Estrada, siendo la primera líder en valorar los resultados electorales, expresó su preocupación por el giro político que, según sus palabras, está experimentando Cataluña. Desde la sede de su partido, denunció que «una oleada reaccionaria está atravesando nuestro país» y que como consecuencia de ello, Cataluña tendrá «un Parlamento más de derechas y más españolista que nunca».

Para la CUP, el nuevo reparto de escaños es un obstáculo para las aspiraciones de independencia de Cataluña, un «freno a todas las aspiraciones nacionales«. Estrada destacó que uno de los grandes retos de su formación es combatir a la extrema derecha, «independientemente de la bandera tras la que se escondan». La líder anticapitalista calificó como «muy mala noticia» la entrada del partido Aliança Catalana al Parlamento y se comprometió a trabajar para revertir la difícil situación en el Parlament.

La CUP ha acogido estos resultados con cierta resignación, ya que llegó a estos comicios en medio de una situación interna un tanto complicada y un proceso de refundación que debía culminar en junio.
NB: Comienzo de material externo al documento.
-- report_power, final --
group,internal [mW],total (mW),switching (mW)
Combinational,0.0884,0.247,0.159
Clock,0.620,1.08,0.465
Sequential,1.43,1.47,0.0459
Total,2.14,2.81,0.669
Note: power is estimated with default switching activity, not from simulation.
File: src/rtl/whack_score_popcount18.sv
// Combinational population count of the 18 per-mole hit bits.
module popcount18
  import whack_pkg::*;
(
  input  logic [MOLE_W-1:0] bits,
  output logic [CNT_W-1:0]  count
);

  // Sum every hit bit into a 5-bit count (0..18).
  always_comb begin
    count = {CNT_W{1'b0}};
    for (int i = 0; i < MOLE_W; i++) begin
      count = count + {{(CNT_W - 1){1'b0}}, bits[i]};
    end
  end

endmodule

File: src/rtl/whack_score.sv
// Round timer, saturating score accumulator and high-score keeper for the
// whack-a-mole game. Hits flow through a two-stage pipeline (popcount, then
// saturating add) so the score lands two cycles after the hit pulses.
module whack_score
  import whack_pkg::*;
#(
  parameter int CLK_HZ       = 50_000_000,
  parameter int GAME_SECONDS = 30
) (
  input  logic                clk,
  input  logic                rst_n,
  input  logic                start,
  input  logic [MOLE_W-1:0]   hit_reg,
  output logic [SCORE_W-1:0]  score,
  output logic [SCORE_W-1:0]  high_score,
  output logic [TIME_W-1:0]   time_left,
  output logic                game_active,
  output logic                game_over
);

  localparam int                 DIV_W     = (CLK_HZ > 2) ? $clog2(CLK_HZ) : 1;
  localparam logic [DIV_W-1:0]   DIV_LAST  = DIV_W'(CLK_HZ - 1);
  localparam logic [TIME_W-1:0]  TIME_LOAD = TIME_W'(GAME_SECONDS);

  state_t              state_r;
  logic [DIV_W-1:0]    div_r;
  logic [TIME_W-1:0]   time_r;
  logic [SCORE_W-1:0]  score_r;
  logic [SCORE_W-1:0]  high_r;
  logic [CNT_W-1:0]    cnt_s;
  logic [CNT_W-1:0]    cnt_r;
  logic                vld_r;
  logic                launch_s;

  // A round may only be launched from IDLE or OVER; start during PLAY is ignored.
  assign launch_s = start && ((state_r == IDLE) || (state_r == OVER));

  popcount18 u_popcount (
    .bits  (hit_reg),
    .count (cnt_s)
  );

  // Game FSM with the one-second tick divider and the seconds countdown.
  always_ff @(posedge clk) begin
    if (!rst_n) begin
      state_r <= IDLE;
      div_r   <= {DIV_W{1'b0}};
      time_r  <= {TIME_W{1'b0}};
    end else begin
      case (state_r)
        IDLE: begin
          if (start) begin
            state_r <= PLAY;
            div_r   <= {DIV_W{1'b0}};
            time_r  <= TIME_LOAD;
          end
        end
        PLAY: begin
          if (div_r == DIV_LAST) begin
            div_r <= {DIV_W{1'b0}};
            if (time_r > 6'd1) begin
              time_r <= time_r - 6'd1;
            end else begin
              time_r  <= {TIME_W{1'b0}};
              state_r <= OVER;
            end
          end else begin
            div_r <= div_r + DIV_W'(1);
          end
        end
        OVER: begin
          if (start) begin
            state_r <= PLAY;
            div_r   <= {DIV_W{1'b0}};
            time_r  <= TIME_LOAD;
          end
        end
        default: begin
          state_r <= IDLE;
          div_r   <= {DIV_W{1'b0}};
          time_r  <= {TIME_W{1'b0}};
        end
      endcase
    end
  end

  // Stage 1: register the hit count, tagged valid only if sampled in PLAY.
  always_ff @(posedge clk) begin
    if (!rst_n) begin
      cnt_r <= {CNT_W{1'b0}};
      vld_r <= 1'b0;
    end else begin
      cnt_r <= cnt_s;
      vld_r <= (state_r == PLAY);
    end
  end

  // Stage 2: saturating score add; a new-round clear beats a pending late add.
  always_ff @(posedge clk) begin
    if (!rst_n) begin
      score_r <= {SCORE_W{1'b0}};
    end else if (launch_s) begin
      score_r <= {SCORE_W{1'b0}};
    end else if (vld_r) begin
      score_r <= sat_add(score_r, cnt_r);
    end
  end

  // Track the best score while OVER; compares the pre-clear score on a relaunch.
  always_ff @(posedge clk) begin
    if (!rst_n) begin
      high_r <= {SCORE_W{1'b0}};
    end else if ((state_r == OVER) && (score_r > high_r)) begin
      high_r <= score_r;
    end
  end

  assign score       = score_r;
  assign high_score  = high_r;
  assign time_left   = time_r;
  assign game_active = (state_r == PLAY);
  assign game_over   = (state_r == OVER);

endmodule
File: config.mk
export PLATFORM = sky130hd
export DESIGN_NAME = whack_score
export DESIGN_NICKNAME = d
export VERILOG_FILES = /design/src/rtl/whack_pkg.sv /design/src/rtl/whack_score_popcount18.sv /design/src/rtl/whack_score.sv
export SDC_FILE = /design/constraint.sdc
export NUM_CORES = 1
export LEC_CHECK = 0
export ABC_AREA = 0
export BUFFER_PORTS_ARGS = -buffer_cell sky130_fd_sc_hd__buf_4
export CAP_MARGIN = 30
export CORE_UTILIZATION = 45
export DETAILED_ROUTE_END_ITERATION = 8
export PLACE_DENSITY = 0.76
export SLEW_MARGIN = 25
export SYNTH_ARGS = -nofsm -noshare
export SYNTH_HDL_FRONTEND = slang
export SYNTH_SLANG_ARGS = --single-unit
File: constraint.sdc
create_clock -name clk -period 4.8 [get_ports clk]
set_clock_uncertainty 0.05 [all_clocks]
set_input_delay 0.24 -clock clk [delete_from_list [all_inputs] [get_ports clk]]
set_output_delay 0.24 -clock clk [all_outputs]
set_load 0.005 [all_outputs]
Sin embargo, el adelanto electoral convocado por el presidente de la Generalitat, Pere Aragonès, tomó a la formación por sorpresa.

Una de sus diputadas en el Parlamento, Laia Estrada, que ya había ocupado un escaño en la legislatura anterior, fue la candidata seleccionada para estas elecciones. Estrada ha recordado que el proceso de reflexión interna se retomará para hacer frente a los retos de «derechización» de Cataluña.

Estos resultados electorales no sólo marcan un retroceso para la CUP, sino que también reflejan la complejidad y volatilidad del panorama político catalán. El desafío ahora para la formación anticapitalista es cómo reconfigurar su estrategia y discurso político para recuperar el apoyo perdido y hacer frente a la creciente oleada de la derecha en la región. Aunque la CUP ha sufrido un duro golpe en estas elecciones, su lucha y compromiso para revertir la situación parecen estar más firmes que nunca.